▶ _What you need to do_:
The records that follow must be repeated exactly as they stand.

Collection entries:
##########

<file path="config.mk">
export PLATFORM = sky130hd
export DESIGN_NAME = spi_slave_param
export DESIGN_NICKNAME = d
export VERILOG_FILES = /design/src/rtl/spi_slave_param.sv
export SDC_FILE = /design/constraint.sdc
export NUM_CORES = 1
export LEC_CHECK = 0
export ABC_AREA = 1
export CAP_MARGIN = 30
export CORE_ASPECT_RATIO = 1.25
export CORE_MARGIN = 5
export CORE_UTILIZATION = 40
export CTS_CLUSTER_SIZE = 12
export DETAILED_ROUTE_END_ITERATION = 6
export GPL_TIMING_DRIVEN = 0
export PLACE_DENSITY = 0.57
export SLEW_MARGIN = 25
export SYNTH_ARGS = -nofsm -noshare
export SYNTH_HDL_FRONTEND = slang
export SYNTH_SLANG_ARGS = --single-unit
</file>
<file path="constraint.sdc">
create_clock -name clk -period 1.9 [get_ports clk]
set_input_delay 0.285 -clock clk [delete_from_list [all_inputs] [get_ports clk]]
set_output_delay 0.285 -clock clk [all_outputs]
set_load 0.02 [all_outputs]
</file>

##########

▶ _Written reply_:
<file path="config.mk">
export PLATFORM = sky130hd
export DESIGN_NAME = spi_slave_param
export DESIGN_NICKNAME = d
export VERILOG_FILES = /design/src/rtl/spi_slave_param.sv
export SDC_FILE = /design/constraint.sdc
export NUM_CORES = 1
export LEC_CHECK = 0
export ABC_AREA = 1
export CAP_MARGIN = 30
export CORE_ASPECT_RATIO = 1.25
export CORE_MARGIN = 5
export CORE_UTILIZATION = 40
export CTS_CLUSTER_SIZE = 12
export DETAILED_ROUTE_END_ITERATION = 6
export GPL_TIMING_DRIVEN = 0
export PLACE_DENSITY = 0.57
export SLEW_MARGIN = 25
export SYNTH_ARGS = -nofsm -noshare
export SYNTH_HDL_FRONTEND = slang
export SYNTH_SLANG_ARGS = --single-unit
</file>
<file path="constraint.sdc">
create_clock -name clk -period 1.9 [get_ports clk]
set_input_delay 0.285 -clock clk [delete_from_list [all_inputs] [get_ports clk]]
set_output_delay 0.285 -clock clk [all_outputs]
set_load 0.02 [all_outputs]
</file>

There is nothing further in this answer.